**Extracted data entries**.
**src/rtl/msi_cap_pkg.sv**
```systemverilog
package msi_cap_pkg;
  localparam int unsigned REG_AW   = 8;
  localparam int unsigned REG_DW   = 32;
  localparam int unsigned TGT_AW   = 64;
  localparam int unsigned NUM_VEC  = 32;
  localparam logic [REG_AW-1:0] OFS_TGT_LO  = 8'h00;
  localparam logic [REG_AW-1:0] OFS_TGT_HI  = 8'h04;
  localparam logic [REG_AW-1:0] OFS_VEC_EN  = 8'h08;
  localparam logic [REG_AW-1:0] OFS_VEC_MSK = 8'h0C;
  localparam logic [REG_AW-1:0] OFS_PEND    = 8'h10;
endpackage

```
**src/rtl/msi_cap_regs.sv**
```systemverilog
module msi_cap_regs
  import msi_cap_pkg::*;
#(
  parameter int unsigned AW  = REG_AW,
  parameter int unsigned DW  = REG_DW,
  parameter int unsigned TAW = TGT_AW
) (
  input  logic           clk,
  input  logic           rst_n,
  input  logic           wen,
  input  logic [AW-1:0]  addr,
  input  logic [DW-1:0]  wdata,
  input  logic [DW-1:0]  pend_q,
  output logic [DW-1:0]  rdata,
  output logic [TAW-1:0] tgt_addr,
  output logic [DW-1:0]  vec_en,
  output logic [DW-1:0]  vec_msk,
  output logic [DW-1:0]  vec_msk_d,
  output logic           pend_wr
);
  localparam int unsigned HALF = TAW / 2;

  logic [HALF-1:0] tgt_lo_q, tgt_hi_q;
  logic            wr_lo, wr_hi, wr_en, wr_msk;

  assign wr_lo   = wen && (addr == OFS_TGT_LO);
  assign wr_hi   = wen && (addr == OFS_TGT_HI);
  assign wr_en   = wen && (addr == OFS_VEC_EN);
  assign wr_msk  = wen && (addr == OFS_VEC_MSK);
  assign pend_wr = wen && (addr == OFS_PEND);

  assign vec_msk_d = wr_msk ? wdata : vec_msk;
  assign tgt_addr  = {tgt_hi_q, tgt_lo_q};

  always_ff @(posedge clk) begin
    if (!rst_n) begin
      tgt_lo_q <= '0;
      tgt_hi_q <= '0;
      vec_en   <= '0;
      vec_msk  <= '0;
    end else begin
      if (wr_lo) tgt_lo_q <= HALF'(wdata);
      if (wr_hi) tgt_hi_q <= HALF'(wdata);
      if (wr_en) vec_en   <= wdata;
      vec_msk <= vec_msk_d;
    end
  end

  always_comb begin
    unique case (addr)
      OFS_TGT_LO:  rdata = DW'(tgt_lo_q);
      OFS_TGT_HI:  rdata = DW'(tgt_hi_q);
      OFS_VEC_EN:  rdata = vec_en;
      OFS_VEC_MSK: rdata = vec_msk;
      OFS_PEND:    rdata = pend_q;
      default:     rdata = '0;
    endcase
  end


  hi_half_kept_chk: assert property (@(posedge clk) disable iff (!rst_n)
    wr_lo |=> $stable(tgt_hi_q));

  lo_half_kept_chk: assert property (@(posedge clk) disable iff (!rst_n)
    wr_hi |=> $stable(tgt_lo_q));
endmodule

```
**src/rtl/msi_cap_match.sv**
```systemverilog
module msi_cap_match
  import msi_cap_pkg::*;
#(
  parameter int unsigned NV  = NUM_VEC,
  parameter int unsigned DW  = REG_DW,
  parameter int unsigned TAW = TGT_AW
) (
  input  logic           clk,
  input  logic           rst_n,
  input  logic           in_valid,
  input  logic [TAW-1:0] in_addr,
  input  logic [DW-1:0]  in_data,
  input  logic [3:0]     in_be,
  input  logic [TAW-1:0] tgt_addr,
  input  logic [NV-1:0]  vec_en,
  output logic [NV-1:0]  set_vec
);
  localparam int unsigned VW = $clog2(NV);

  logic          window_open, hit;
  logic [VW-1:0] vec;

  assign window_open = |vec_en;
  assign vec         = in_data[VW-1:0];
  assign hit = in_valid && window_open && (in_addr == tgt_addr) &&
               (in_be == 4'b1111) && ((in_data >> VW) == '0);

  for (genvar i = 0; i < NV; i++) begin : g_dec
    assign set_vec[i] = hit && (vec == VW'(i)) && vec_en[i];
  end


  set_only_enabled_chk: assert property (@(posedge clk) disable iff (!rst_n)
    (|set_vec) |-> ((set_vec & ~vec_en) == '0));

  closed_window_chk: assert property (@(posedge clk) disable iff (!rst_n)
    (vec_en == '0) |-> (set_vec == '0));

  single_vec_chk: assert property (@(posedge clk) disable iff (!rst_n)
    $onehot0(set_vec));
endmodule

```
**src/rtl/msi_cap_status.sv**
```systemverilog
module msi_cap_status
  import msi_cap_pkg::*;
#(
  parameter int unsigned NV = NUM_VEC
) (
  input  logic          clk,
  input  logic          rst_n,
  input  logic          pend_wr,
  input  logic [NV-1:0] wdata,
  input  logic [NV-1:0] set_vec,
  input  logic [NV-1:0] vec_msk,
  input  logic [NV-1:0] vec_msk_d,
  output logic [NV-1:0] pend_q,
  output logic          irq_q
);
  logic [NV-1:0] pend_x, pend_d;
  logic          irq_d;

  assign pend_x = pend_wr ? (pend_q ^ wdata) : pend_q;
  assign pend_d = pend_x | set_vec;

  always_comb begin
    if (pend_d == '0)                   irq_d = 1'b0;
    else if (|(pend_d & ~vec_msk_d))    irq_d = 1'b1;
    else                                irq_d = irq_q;
  end

  always_ff @(posedge clk) begin
    if (!rst_n) begin
      pend_q <= '0;
      irq_q  <= 1'b0;
    end else begin
      pend_q <= pend_d;
      irq_q  <= irq_d;
    end
  end


  unmasked_raises_chk: assert property (@(posedge clk) disable iff (!rst_n)
    (|(pend_q & ~vec_msk)) |-> irq_q);

  fall_on_empty_chk: assert property (@(posedge clk) disable iff (!rst_n)
    $fell(irq_q) |-> (pend_q == '0));

  xor_write_chk: assert property (@(posedge clk) disable iff (!rst_n)
    (pend_wr && set_vec == '0) |=> (pend_q == $past(pend_q ^ wdata)));

  hold_idle_chk: assert property (@(posedge clk) disable iff (!rst_n)
    (!pend_wr && set_vec == '0) |=> $stable(pend_q));
endmodule

```
**src/rtl/msi_cap_bank.sv**
```systemverilog
module msi_cap_bank
  import msi_cap_pkg::*;
(
  input  logic              clk,
  input  logic              rst_n,
  input  logic              reg_wen,
  input  logic [REG_AW-1:0] reg_addr,
  input  logic [REG_DW-1:0] reg_wdata,
  output logic [REG_DW-1:0] reg_rdata,
  input  logic              in_valid,
  output logic              in_ready,
  input  logic [TGT_AW-1:0] in_addr,
  input  logic [REG_DW-1:0] in_data,
  input  logic [3:0]        in_be,
  output logic              irq
);
  logic [TGT_AW-1:0]  tgt_addr;
  logic [REG_DW-1:0]  vec_en, vec_msk, vec_msk_d, pend_q;
  logic [NUM_VEC-1:0] set_vec;
  logic               pend_wr;

  assign in_ready = 1'b1;

  msi_cap_regs u_regs (
    .clk(clk), .rst_n(rst_n), .wen(reg_wen), .addr(reg_addr),
    .wdata(reg_wdata), .pend_q(pend_q), .rdata(reg_rdata),
    .tgt_addr(tgt_addr), .vec_en(vec_en), .vec_msk(vec_msk),
    .vec_msk_d(vec_msk_d), .pend_wr(pend_wr)
  );

  msi_cap_match u_match (
    .clk(clk), .rst_n(rst_n), .in_valid(in_valid), .in_addr(in_addr),
    .in_data(in_data), .in_be(in_be), .tgt_addr(tgt_addr),
    .vec_en(vec_en), .set_vec(set_vec)
  );

  msi_cap_status u_status (
    .clk(clk), .rst_n(rst_n), .pend_wr(pend_wr), .wdata(reg_wdata),
    .set_vec(set_vec), .vec_msk(vec_msk), .vec_msk_d(vec_msk_d),
    .pend_q(pend_q), .irq_q(irq)
  );
endmodule

```
**config.mk**
```make
export PLATFORM = sky130hd
export DESIGN_NAME = msi_cap_bank
export DESIGN_NICKNAME = d
export VERILOG_FILES = /design/src/rtl/msi_cap_pkg.sv /design/src/rtl/msi_cap_regs.sv /design/src/rtl/msi_cap_match.sv /design/src/rtl/msi_cap_status.sv /design/src/rtl/msi_cap_bank.sv
export SDC_FILE = /design/constraint.sdc
export NUM_CORES = 1
export LEC_CHECK = 0
export ABC_AREA = 1
export BUFFER_PORTS_ARGS = -buffer_cell sky130_fd_sc_hd__clkbuf_2
export CAP_MARGIN = 40
export CELL_PAD_IN_SITES_DETAIL_PLACEMENT = 0
export CELL_PAD_IN_SITES_GLOBAL_PLACEMENT = 2
export CORE_AREA = 2 2 234 178
export CTS_BUF_LIST = sky130_fd_sc_hd__clkbuf_16
export DETAILED_ROUTE_END_ITERATION = 10
export DIE_AREA = 0 0 236 180
export GPL_TIMING_DRIVEN = 0
export MAX_ROUTING_LAYER = met4
export PLACE_DENSITY_LB_ADDON = 0.08
export SLEW_MARGIN = 20
export SYNTH_ARGS = -nofsm -noshare
export SYNTH_HDL_FRONTEND = slang
export SYNTH_HIERARCHICAL = 1
export SYNTH_SLANG_ARGS = --single-unit
```
**constraint.sdc**
```tcl
create_clock -name clk -period 2.5 [get_ports clk]
set_clock_uncertainty 0.1 [all_clocks]
set_input_delay 0.375 -clock clk [delete_from_list [all_inputs] [get_ports clk]]
set_output_delay 0.375 -clock clk [all_outputs]
set_load 0.03 [all_outputs]
```
# Word-level counts from Yosys, hierarchy flattened
# Cells that the tools add are included.
# W data, S select, Z words.
[word_totals]
input_bits = 144
reg_bits = 161
[op_classes]
bitwise = 5
eq_ne = 37
n_mux = 3
n_reduce_logical = 80
[op_table]
columns = ["operator", "n"]
rows = [
  ["$pmux W32 S5", 1],
  ["$eq A5 B5 Y1 const B", 16],
  ["$logic_and A1 B1 Y1", 73],
  ["$eq A64 B64 Y1", 1],
  ["$logic_not A32 Y1", 2],
  ["$mux W32", 2],
  ["$reduce_or A32 Y1", 2],
  ["$eq A5 B4 Y1 const B", 8],
  ["$and A32 B32 Y32", 1],
  ["$not A32 Y32", 1],
  ["$or A32 B32 Y32", 1],
  ["$xor A32 B32 Y32", 1],
  ["$eq A5 B3 Y1 const B", 4],
  ["$eq A8 B4 Y1 const B", 2],
  ["$eq A5 B2 Y1 const B", 2],
  ["$eq A8 B3 Y1 const B", 1],
  ["$eq A8 B5 Y1 const B", 1],
  ["$logic_not A8 Y1", 1],
  ["$eq A5 B1 Y1 const B", 1],
  ["$logic_not A5 Y1", 1],
  ["$eq A4 B4 Y1 const B", 1],
  ["$reduce_or A2 Y1", 1],
  ["$not A1 Y1", 1],
]

# Logic depth before layout (Yosys ltp)
# Gate-level depths: netlist of the first run.
[logic_depth]
depth_word = 10
depth_mapped = 21

# By module
# The synthesis of the first run kept the hierarchy.
[modules_own_cells]
columns = ["mod", "seq_area_each_um2", "cells_per_inst", "n_inst", "area_per_inst_um2"]
rows = [
  ["msi_cap_regs", 2562.5, 1205, 1, 7103.1],
  ["msi_cap_status", 660.6, 431, 1, 2323.5],
  ["msi_cap_match", 0.0, 429, 1, 2075.7],
  ["msi_cap_bank", 0.0, 2, 1, 11.3],
]

# Worst setup path after synthesis of the first run
# Ideal clock, no wire load.
[synth_timing]
path_type = "in2reg"
start = "input port in_data[10]"
end = "register u_status.irq_q"
setup_ps = 64
path_buffers = 1
arrival_time_ps = 1903
cell_stages = 19
setup_slack_ps = 433
path_cell_list = "inv_1 -> nand2_1 -> nor2_1 -> nand2_1 -> nor2_1 -> nand2_1 -> nor2_1 -> nand3_1 -> buf_2 -> nor3_2 -> inv_1 -> nand2_1 -> nor2_1 -> or2_2 -> nand2_1 -> nor2_1 -> nand3_1 -> nor2_1 -> nor2_1"
[synth_between]
elab_chain_cells = 7
[synth_lines]
columns = ["item", "line", "source"]
rows = [
  ["start, declared", "msi_cap_bank.sv:13", "input logic [REG_DW-1:0] in_data,"],
  ["$logic_not A32 Y1 *", "msi_cap_match.sv:26", "(in_be == 4'b1111) && ((in_data >> VW) == '0);"],
  ["$logic_and A1 B1 Y1 *", "msi_cap_match.sv:26", ""],
  ["$logic_and A1 B1 Y1 * (2 in a row)", "msi_cap_match.sv:29", "assign set_vec[i] = hit && (vec == VW'(i)) && vec_en[i];"],
  ["named net set_vec[20]", "msi_cap_bank.sv:19", "logic [NUM_VEC-1:0] set_vec;"],
  ["$or A32 B32 Y32 *", "msi_cap_status.sv:20", "assign pend_d = pend_x | set_vec;"],
  ["$and A32 B32 Y32 or $logic_not A32 Y1 (tied branches)", "msi_cap_status.sv:24, msi_cap_status.sv:23", ""],
  ["$reduce_or A32 Y1 or $reduce_or A2 Y1 (tied branches)", "-", ""],
  ["end signal, assigned", "msi_cap_status.sv:34", "irq_q <= irq_d;"],
  ["end, declared", "msi_cap_status.sv:14", "output logic irq_q"],
]
# Mark *: on every way through the listed nets, which the timed path passes. The rest lies on a longest branch.
# A chain may end at the register's enable or synchronous reset.

# Final worst setup path of the first run
[layout_timing]
start = "register u_regs.tgt_hi_q[12]"
end = "register u_status.irq_q"
[layout_between]
elab_chain_cells = 9
[layout_lines]
columns = ["item", "line", "source"]
rows = [
  ["start, declared", "msi_cap_regs.sv:23", "logic [HALF-1:0] tgt_lo_q, tgt_hi_q;"],
  ["start signal, assigned", "msi_cap_regs.sv:43", "if (wr_hi) tgt_hi_q <= HALF'(wdata);"],
  ["$eq A64 B64 Y1 *", "msi_cap_match.sv:25", "assign hit = in_valid && window_open && (in_addr == tgt_addr) &&"],
  ["$logic_and A1 B1 Y1 * (2 in a row)", "msi_cap_match.sv:25", ""],
  ["$logic_and A1 B1 Y1 *", "msi_cap_match.sv:26", ""],
  ["$logic_and A1 B1 Y1 * (2 in a row)", "msi_cap_match.sv:29", ""],
  ["named net set_vec[23]", "msi_cap_bank.sv:19", ""],
  ["$or A32 B32 Y32 *", "msi_cap_status.sv:20", ""],
  ["$and A32 B32 Y32 or $logic_not A32 Y1 (tied branches)", "msi_cap_status.sv:24, msi_cap_status.sv:23", ""],
  ["$reduce_or A32 Y1 or $reduce_or A2 Y1 (tied branches)", "-", ""],
]
# Marked as above.

==> results of run 1 <==
## cell type report
cell class | instances | area (um^2)
fillers | 4566 | 25800
multi-input cells | 1437 | 6780
flip-flops and latches | 161 | 3300
inverters | 376 | 1410
repair buffers | 190 | 1080
well taps | 528 | 661
plain buffers | 92 | 622
clock buffers | 17 | 425
clock inverters | 15 | 156
## critical path, cell delays in order (launching register included)
cell and delay (ns):
dfxtp_4 0.37, xnor2_4 0.17, nand2_1 0.08, nor2_2 0.12
nand2_1 0.07, nor2_2 0.14, nand3_4 0.19, buf_8 0.21
nor3_4 0.17, inv_1 0.07, nand2_2 0.08, nor2_2 0.04
or2_2 0.28, inv_2 0.08, nor2_4 0.05, nand3_2 0.09
nor2_1 0.05, nor2_1 0.08
## Yosys cell counts, types with 3 or more instances
cell type,instances,area (um^2)
a21oi_1,8,40.0
buf_1,14,52.6
buf_2,29,145
buf_4,12,90.1
buf_6,13,146
clkbuf_1,24,90.1
dfxtp_1,161,3220
inv_1,369,1390
inv_2,6,22.5
nand2_1,625,2350
nand2_2,3,18.8
nand2_4,3,33.8
nand3_1,266,1330
nand3b_1,12,90.1
nand4_1,28,175
nor2_1,407,1530
nor2_2,5,31.3
nor2_4,5,56.3
nor3_2,30,300
xnor2_1,34,298
## cells by family after synthesis
group | after synthesis | share of synthesized area
XOR/XNOR | 34 | 0.0259
other | 1 | 0.000326
AO/OA/AOI/OAI | 10 | 0.00435
flip-flops | 161 | 0.280
buffers and inverters | 469 | 0.170
AND/OR/NAND/NOR | 1392 | 0.520
## through the flow
stage	hold WS, ns	utilization	instance area [um^2]	worst slack, ns	TNS, ns
final	0.223	0.358	14400	-0.0200	-0.0200
after global placement	0.400	0.324	13000	-0.835	-10.13
after floorplan	0.390	-	11500	0.433	0
after global routing	0.245	0.358	14400	-0.137	-0.145
after CTS	0.191	0.346	13900	-0.0613	-0.0613
after detailed placement	0.406	0.324	13000	-0.796	-10.37
## worst min path at each step
stage | from | endpoint | cells past startpoint
floorplan | u_regs/tgt_lo_q[31] | u_regs/tgt_lo_q[31] | 2
global route | reg_wdata[5] | u_status/pend_q[5] | 5
finish | reg_wdata[5] | u_status/pend_q[5] | 5
detailed placement | u_regs/tgt_lo_q[6] | u_regs/tgt_lo_q[6] | 2
global placement | u_regs/tgt_lo_q[21] | u_regs/tgt_lo_q[21] | 2
CTS | reg_wdata[5] | u_status/pend_q[5] | 5
## state kept, by name, summed over array words and instances, names as in the netlist
signal,count
u_regs/vec_en,32
u_status/pend_q,32
u_regs/tgt_hi_q,32
u_regs/tgt_lo_q,32
u_status/irq_q,1
u_regs/vec_msk,32
## metal layers
metal	vias up	global-route usage	share of wire
li1	6586	-	-
met1	5728	0.382	0.51
met2	369	0.382	0.42
met3	25	0.0448	0.059
met4	0	0.0420	0.011
met5	-	-	0
## what timing repair did
item	in CTS	in global routing
gates cloned	1	2
hold endpoints to repair	0	0
pin swaps	8	30
resized for setup	68	107
setup endpoints to repair	46	25
buffers inserted	2	11
## power groups by stage
| stage | Sequential (uW) | Clock [uW] | Combinational [uW] |
|---|---|---|---|
| floorplan | 2630 | 0 | 292 |
| detailed placement | 2630 | 0 | 621 |
| finish | 2560 | 2770 | 657 |
| CTS | 2570 | 2840 | 637 |
| global placement | 2630 | 0 | 619 |
| global route | 2560 | 2950 | 716 |
==> impl_metrics.ini, run 1 <==
[synthesis]
synth_edf_count = 0
async_flop_share = 0
yosysUniqueCellTypes = 29
syn_avg_cell_area_um2 = 5.57
synth-seq-cells = 161
syn-cell-area_mm2 = 0.0115
postSynthCellCount = 2067
yosys_most_used_dff = dfxtp_1
seq_area_frac_synth = 0.280
ys_warn_count = 6
syn-num-nets = 2211

[critical_path]
path_max_fanout = 5
crit_end = u_status/irq_q
start_kind = flip-flop
reg2reg_slack_ns = -0.02
worstPathRequired_ns = 2.79
reg2reg_from = u_regs/tgt_hi_q[12]
crit_arrival_ns = 2.81
worstSetupPathType = flip-flop to flip-flop
critPathCaptureType = flip-flop
worstRegToRegCells = 17
r2r_end = u_status/irq_q
critPathLaunch = u_regs/tgt_hi_q[12]

[status]
status = finished with violations
violations = negative setup slack

[pwr]
pwr-share-clk = 0.462
leakagePower_uw = 0.00765
switching_share = 0.291
power_frac_comb = 0.110
power.internal_uw = 4250
pwr-share-seq = 0.428
power.density_mw_per_mm2 = 415
power.total_uw = 5990
ir_worst_vdd_mv = 0.354
p_switching_uw = 1740

[worst_hold_path]
hold_path.class = primary input to flip-flop

[clock_network]
cts_hold_buf = 0
h-tree-depth = 4
cts_tree = done
root_buffer = clkbuf_16
worstSkewPairLatency_ns = 0.46
clock_path_buffers = 2
cts-buffers-inserted = 17
cts_sinks = 161
clkSlewWorstSetupHoldPaths_ns = 0.07

[global_route]
grt_start_max_net_pins = 17
grt_pass1_vias = 11800
grt_pass1_wl_mm = 78.7
grt_overflow = 0
antenna_found_initial = 0
grt_usage = 0.263

[cells_and_area]
area_delta_synth_final_pct = 25.3
insertedDiodeCount = 0
final_common_cell = nand2_1
fin_cells = 2816
final_cell_mix = 613 x nand2_1, 380 x nor2_1, 368 x inv_1
nets = 2419
drive_gt1_frac = 0.192

[timing]
fin_ws_ns = -0.0200
slew_headroom = 0.461
drv_slew = 0
rsz0062_at_grt = true
min_period_ns = 2.52
setup_viol = 1
max_freq_mhz = 397
hold_violations = 0
period_share = 1.01
tightest_slew_ns = 0.809

[routing]
drt-initial-drc-count = 1092
drt_pass1_iterations = 5
vias = 12700
wl_per_cell_um = 19.2
ant_nets = 0
via_per_inst = 4.51
drc = 0
wirelength_mm = 54.0

[placed_design]
dp_cells = 2769
io_buffers = 174
place_congestion = 0.931
dp_hpwl_mm = 43.3

[floorplan]
fp.dieH_um = 180
rows = 64
design.core.area_mm2 = 0.0403
ioPinCount = 178
dieWidth_um = 236
dieArea_mm2 = 0.0425
start_util = 0.286

[run]
drv_cap = 0
Power figures use the tool's default switching activity.
==> run 2: changes to the inputs <==
CORE_AREA = 2 2 166 250   (was 2 2 234 178)
DIE_AREA = 0 0 168 252   (was 0 0 236 180)
==> impl_metrics.ini, run 2 (synthesis results as in run 1) <==
[status]
status = finished with violations
violations = negative setup slack

[clock_network]
cts_sinks = 161
clock_path_buffers = 2
cts-buffers-inserted = 17
clkSlewWorstSetupHoldPaths_ns = 0.08
cts_hold_buf = 0
h-tree-depth = 4
root_buffer = clkbuf_16
worstSkewPairLatency_ns = 0.46
cts_tree = done

[floorplan]
rows = 90
dieArea_mm2 = 0.0423
dieWidth_um = 168
design.core.area_mm2 = 0.0400
ioPinCount = 178
start_util = 0.288
fp.dieH_um = 252

[cells_and_area]
area_delta_synth_final_pct = 23.2
drive_gt1_frac = 0.180
insertedDiodeCount = 0
final_common_cell = nand2_1
design_area_mm2 = 0.0142
final_cell_mix = 617 x nand2_1, 383 x nor2_1, 368 x inv_1
fin_cells = 2790
nets = 2415
post-route-util = 0.355

[pwr]
power.total_uw = 6040
switching_share = 0.292
pwr-share-seq = 0.426
power.internal_uw = 4270
power.density_mw_per_mm2 = 425
power_frac_comb = 0.107
leakagePower_uw = 0.00753
p_switching_uw = 1760
ir_worst_vdd_mv = 0.492
pwr-share-clk = 0.467

[run]
drv_cap = 0

[global_route]
grt_usage = 0.252
grt_overflow = 0
grt_start_max_net_pins = 17
antenna_found_initial = 0
grt_pass1_wl_mm = 75.6
grt_pass1_vias = 12000

[worst_hold_path]
hold_path.class = primary input to flip-flop
worstHoldStart = reg_wdata[15]

[critical_path]
critPathSlowestCell = dfxtp_1
reg2reg_from = u_regs/tgt_lo_q[23]
crit_arrival_ns = 2.85
critPathLaunch = u_regs/tgt_lo_q[23]
path_common_cell = nor2_2
path_max_fanout = 5
worstPathCellList = xnor2_2 > nand2_1 > nor2_1 > nand2_1 > nor2_2 > nand2_4 > buf_12 > nor3_2 > inv_1 > nand2_1 > nor2_2 > or2_2 > inv_2 > nor2_4 > nand3_2 > nor2_2 > nor2_2
worstPathRequired_ns = 2.79
cp_top_family = simple AND/OR/NAND/NOR gates
start_kind = flip-flop
critPathBufInv = 3
critPathCaptureType = flip-flop
worstSetupPathType = flip-flop to flip-flop
crit_path_max_incr_delay_ns = 0.35

[routing]
via_per_inst = 4.55
wirelength_mm = 51.7
drc = 0
wl_per_cell_um = 18.5
vias = 12700
ant_nets = 0
drt_pass1_iterations = 5
drt-initial-drc-count = 702

[placed_design]
dp_cells = 2747
placed_area_mm2 = 0.0130
place_congestion = 0.916
io_buffers = 174
dp_hpwl_mm = 42.4
place_ws_ns = -1.08

[timing]
slew_headroom = 0.441
rsz0062_at_grt = true
tightest_slew_ns = 0.836
max_freq_mhz = 391
hold_violations = 0
min_period_ns = 2.56
fin_ws_ns = -0.0586
period_share = 1.02
drv_slew = 0
setup_viol = 1
[run 2: stage by stage]
| step | TNS, ns | hold slack, ns |
|---|---|---|
| floorplan | 0 | 0.390 |
| global placement | -15.46 | 0.400 |
| detailed placement | -15.34 | 0.406 |
| CTS | -0.103 | 0.202 |
| global route | -0.197 | 0.248 |
| finish | -0.0586 | 0.235 |
[run 2: final cells by class]
class                   instances  area (um^2)
fillers                      4595        25800
clock inverters                15          173
repair buffers                185         1010
flip-flops and latches        161         3260
clock buffers                  17          425
inverters                     376         1410
well taps                     506          633
plain buffers                  93          593
multi-input cells            1437         6680
[run 2: final timing paths]
| path | endpoint | slack (ns) | depth (start not counted) |
|---|---|---|---|
| max reg2reg | u_status/irq_q | -0.06 | 17 |
| max | u_status/irq_q | -0.06 | 17 |
| min reg2reg | u_regs/tgt_hi_q[0] | 0.41 | 2 |
| min | u_status/pend_q[15] | 0.23 | 5 |
[run 2: power groups by stage]
stage	registers (uW)	logic [uW]	clock network [uW]
2_1_floorplan	2630	292	0
3_3_place_gp	2630	618	0
3_5_place_dp	2630	621	0
4_1_cts	2570	641	2890
5_1_grt	2570	698	2990
6_report	2570	645	2820
[run 2: what timing repair did]
item	4_1_cts	5_1_grt
setup buffers	2	8
gates resized for setup	83	47
setup endpoints to repair	55	24
pin swaps	14	16
gates cloned	1	0
[run 2: metal layers]
layer,global-route usage,vias to the layer above,share of wire
li1,-,6582,-
met5,-,-,0
met4,0.111,0,0.041
met1,0.294,5670,0.42
met3,0.0256,71,0.041
met2,0.437,372,0.50
[run 2: worst reg2reg max path, delay by kind of cell (launching register included)]
kind	cells	cell delay, ns
XOR/XNOR	1	0.33
flip-flops	1	0.35
AND/OR/NAND/NOR	13	1.41
buffers and inverters	3	0.32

**Aim of the task**.
Look above for the line holding "switching_share = 0.292". Print it and every line after it, exactly, through the line holding "place_congestion = 0.916".

**Reply**.
switching_share = 0.292
pwr-share-seq = 0.426
power.internal_uw = 4270
power.density_mw_per_mm2 = 425
power_frac_comb = 0.107
leakagePower_uw = 0.00753
p_switching_uw = 1760
ir_worst_vdd_mv = 0.492
pwr-share-clk = 0.467

[run]
drv_cap = 0

[global_route]
grt_usage = 0.252
grt_overflow = 0
grt_start_max_net_pins = 17
antenna_found_initial = 0
grt_pass1_wl_mm = 75.6
grt_pass1_vias = 12000

[worst_hold_path]
hold_path.class = primary input to flip-flop
worstHoldStart = reg_wdata[15]

[critical_path]
critPathSlowestCell = dfxtp_1
reg2reg_from = u_regs/tgt_lo_q[23]
crit_arrival_ns = 2.85
critPathLaunch = u_regs/tgt_lo_q[23]
path_common_cell = nor2_2
path_max_fanout = 5
worstPathCellList = xnor2_2 > nand2_1 > nor2_1 > nand2_1 > nor2_2 > nand2_4 > buf_12 > nor3_2 > inv_1 > nand2_1 > nor2_2 > or2_2 > inv_2 > nor2_4 > nand3_2 > nor2_2 > nor2_2
worstPathRequired_ns = 2.79
cp_top_family = simple AND/OR/NAND/NOR gates
start_kind = flip-flop
critPathBufInv = 3
critPathCaptureType = flip-flop
worstSetupPathType = flip-flop to flip-flop
crit_path_max_incr_delay_ns = 0.35

[routing]
via_per_inst = 4.55
wirelength_mm = 51.7
drc = 0
wl_per_cell_um = 18.5
vias = 12700
ant_nets = 0
drt_pass1_iterations = 5
drt-initial-drc-count = 702

[placed_design]
dp_cells = 2747
placed_area_mm2 = 0.0130
place_congestion = 0.916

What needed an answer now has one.